How to change page orientation of PDF? (Ghostscript or PostScript solution needed)

Given a PDF document, how do I change individual page orientation?
I'm using latest version of Ghostscript.
Why do you require usage of Ghostscript? Would it be acceptable to use another Free, Open Source Software tool running on the commandline, such as pdftk?
Anyway, here is how to rotate pages with Ghostscript. However, this may not work for your intentions, because you cannot force a certain orientation for an individual page only. It relies on an internal Ghostscript algorithm that tries to rotate pages automatically, depending on the flow of text inside the PDFs:
* -dAutoRotatePages=/None -- retains orientation of each page;
* -dAutoRotatePages=/All -- rotates all pages (or none) depending on a kind of "majority decision";
* -dAutoRotatePages=/PageByPage -- auto-rotates pages individually.
Add one of these to the Ghostscript commandline you're using.
If there is no text on a page (or if there is an automatic page rotation set to /None), then Ghostscript uses the setpagedevice settings. You can pass such setpagedevice parameters on the Ghostscript commandline using the -c switch like this:
* -c "<</Orientation 3>> setpagedevice" -- sets landscape orientation;
* -c "<</Orientation 0>> setpagedevice" -- sets portrait orientation;
* -c "<</Orientation 2>> setpagedevice" -- sets upside down orientation;
* -c "<</Orientation 1>> setpagedevice" -- sets seascape orientation.
Probably you need to set the orientation for each page when extracting the pages. I don't think it would work when merging them back to the unified document (I have never tested this).
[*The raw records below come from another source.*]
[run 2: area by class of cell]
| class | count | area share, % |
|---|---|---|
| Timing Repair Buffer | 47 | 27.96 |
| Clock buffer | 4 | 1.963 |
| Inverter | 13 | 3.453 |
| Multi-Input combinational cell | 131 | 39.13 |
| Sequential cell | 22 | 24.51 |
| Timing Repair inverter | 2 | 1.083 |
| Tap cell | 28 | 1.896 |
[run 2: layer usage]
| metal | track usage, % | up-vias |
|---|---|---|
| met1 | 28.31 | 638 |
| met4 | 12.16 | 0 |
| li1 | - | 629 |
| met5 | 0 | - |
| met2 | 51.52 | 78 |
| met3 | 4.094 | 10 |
`src/rtl/adder_pkg.sv`:
```
// Shared types and op-decoding helpers for the pipelined adder/subtractor.
package adder_pkg;

    typedef enum logic [1:0] {
        ADD  = 2'd0,
        SUB  = 2'd1,
        ADDS = 2'd2,
        SUBS = 2'd3
    } adder_op_t;

    function automatic logic is_sub(input adder_op_t op);
        return (op == SUB) || (op == SUBS);
    endfunction

    function automatic logic is_sat(input adder_op_t op);
        return (op == ADDS) || (op == SUBS);
    endfunction

endpackage

```
`src/rtl/adder_slice.sv`:
```
// Combinational SW-bit add with carry-in; also exposes the carry into its MSB
// so the final slice can derive signed overflow.
module adder_slice #(
    parameter int SW = 8
) (
    input  logic [SW-1:0] a,
    input  logic [SW-1:0] b,
    input  logic          cin,
    output logic [SW-1:0] s,
    output logic          cout,
    output logic          cmsb
);
    logic [SW:0] full;

    assign full = {1'b0, a} + {1'b0, b} + {{SW{1'b0}}, cin};
    assign s    = full[SW-1:0];
    assign cout = full[SW];
    // Sum bit = a ^ b ^ carry-in, so the carry into the MSB falls out directly.
    assign cmsb = a[SW-1] ^ b[SW-1] ^ full[SW-1];

endmodule

```
`src/rtl/pipelined_adder.sv`:
```
// Add/sub/saturating adder with the carry chain cut into STAGES registered
// slices; each stage stalls independently under output back-pressure.
module pipelined_adder
    import adder_pkg::*;
#(
    parameter int WIDTH  = 16,
    parameter int STAGES = 2
) (
    input  logic             clk,
    input  logic             rst_n,
    input  logic             in_valid,
    output logic             in_ready,
    input  logic [WIDTH-1:0] in_a,
    input  logic [WIDTH-1:0] in_b,
    input  logic [1:0]       in_op,
    output logic             out_valid,
    input  logic             out_ready,
    output logic [WIDTH-1:0] out_sum,
    output logic             out_carry,
    output logic             out_ovf
);
    localparam int SW   = WIDTH / STAGES;
    localparam int LAST = STAGES - 1;
    localparam logic [WIDTH-1:0] SAT_MAX = {1'b0, {(WIDTH-1){1'b1}}};
    localparam logic [WIDTH-1:0] SAT_MIN = {1'b1, {(WIDTH-1){1'b0}}};

    adder_op_t         op_in;
    logic [WIDTH-1:0]  b_in;
    logic [STAGES-1:0] v;
    logic [STAGES-1:0] adv;

    assign op_in = adder_op_t'(in_op);
    assign b_in  = is_sub(op_in) ? ~in_b : in_b;

    assign in_ready = adv[0];

    generate
        for (genvar gi = 0; gi < STAGES; gi++) begin : g_stage
            // Operand bits still to be consumed on entry to this stage.
            localparam int REM = WIDTH - gi * SW;

            logic [REM-1:0]         a_src;
            logic [REM-1:0]         b_src;
            adder_op_t              op_src;
            logic                   cin_src;
            logic                   v_src;
            logic [(gi+1)*SW-1:0]   sum_cat;
            logic [SW-1:0]          s_slice;
            logic                   cout_slice;
            logic                   cmsb_slice;

            // A stage may load if it is empty or everything after it can move.
            assign adv[gi] = out_ready || !(&v[LAST:gi]);

            adder_slice #(.SW(SW)) u_slice (
                .a    (a_src[SW-1:0]),
                .b    (b_src[SW-1:0]),
                .cin  (cin_src),
                .s    (s_slice),
                .cout (cout_slice),
                .cmsb (cmsb_slice)
            );

            if (gi == 0) begin : g_head
                assign a_src   = in_a;
                assign b_src   = b_in;
                assign op_src  = op_in;
                assign cin_src = is_sub(op_in);
                assign v_src   = in_valid;
                assign sum_cat = s_slice;
            end else begin : g_body
                assign a_src   = g_stage[gi-1].g_mid.a_reg;
                assign b_src   = g_stage[gi-1].g_mid.b_reg;
                assign op_src  = g_stage[gi-1].g_mid.op_reg;
                assign cin_src = g_stage[gi-1].g_mid.carry_reg;
                assign v_src   = g_stage[gi-1].g_mid.v_reg;
                assign sum_cat = {s_slice, g_stage[gi-1].g_mid.sum_reg};
            end

            if (gi < LAST) begin : g_mid
                logic [REM-SW-1:0]    a_reg;
                logic [REM-SW-1:0]    b_reg;
                logic [(gi+1)*SW-1:0] sum_reg;
                adder_op_t            op_reg;
                logic                 carry_reg;
                logic                 v_reg;
                logic                 unused_cmsb;

                assign unused_cmsb = cmsb_slice;

                always_ff @(posedge clk) begin
                    if (!rst_n) begin
                        a_reg     <= '0;
                        b_reg     <= '0;
                        sum_reg   <= '0;
                        op_reg    <= ADD;
                        carry_reg <= 1'b0;
                        v_reg     <= 1'b0;
                    end else if (adv[gi]) begin
                        a_reg     <= a_src[REM-1:SW];
                        b_reg     <= b_src[REM-1:SW];
                        sum_reg   <= sum_cat;
                        op_reg    <= op_src;
                        carry_reg <= cout_slice;
                        v_reg     <= v_src;
                    end
                end

                assign v[gi] = v_reg;
            end else begin : g_last
                logic [WIDTH-1:0] sum_next;
                logic             ovf_next;
                logic [WIDTH-1:0] sum_reg;
                logic             carry_reg;
                logic             ovf_reg;
                logic             v_reg;

                always_comb begin
                    ovf_next = cmsb_slice ^ cout_slice;
                    sum_next = sum_cat;
                    if (is_sat(op_src) && ovf_next) begin
                        sum_next = sum_cat[WIDTH-1] ? SAT_MAX : SAT_MIN;
                    end
                end

                always_ff @(posedge clk) begin
                    if (!rst_n) begin
                        sum_reg   <= '0;
                        carry_reg <= 1'b0;
                        ovf_reg   <= 1'b0;
                        v_reg     <= 1'b0;
                    end else if (adv[gi]) begin
                        sum_reg   <= sum_next;
                        carry_reg <= cout_slice;
                        ovf_reg   <= ovf_next;
                        v_reg     <= v_src;
                    end
                end

                assign v[gi]     = v_reg;
                assign out_valid = v_reg;
                assign out_sum   = sum_reg;
                assign out_carry = carry_reg;
                assign out_ovf   = ovf_reg;
            end
        end
    endgenerate

endmodule
```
In any case, I'd recommend to look at pdftk too (which is also available for Windows). It is a commandline tool that can rotate pages from PDFs, and much more. Easier to use than Ghostscript for your stated purpose, and much faster as well. Especially, it can rotate individual pages inside a PDF document, leaving the other pages untouched. Example:
pdftk A=in.pdf \
cat A1-3 A4west A5-end \
output out.pdf
This command will output pages 1, 2 and 3 as well as pages 5, 6, ... last un-rotated, but will rotate page 4 by 90 degrees (so the page header faces to the "west"). (However, be aware that this command can lead to unexpected results, depending on the original orientation of your input pages: You should check the orientation of all pages of your input PDF by running pdfinfo -l 1000 input.pdf and then check for the value of the rot output: if you see values different from 0, like 90, 180 and 270, these pages are already pre-rotated...)
See here for more details: http://www.accesspdf.com/pdftk/ .
Nothing else than -dNORANGEPAGESIZE worked perfectly for me.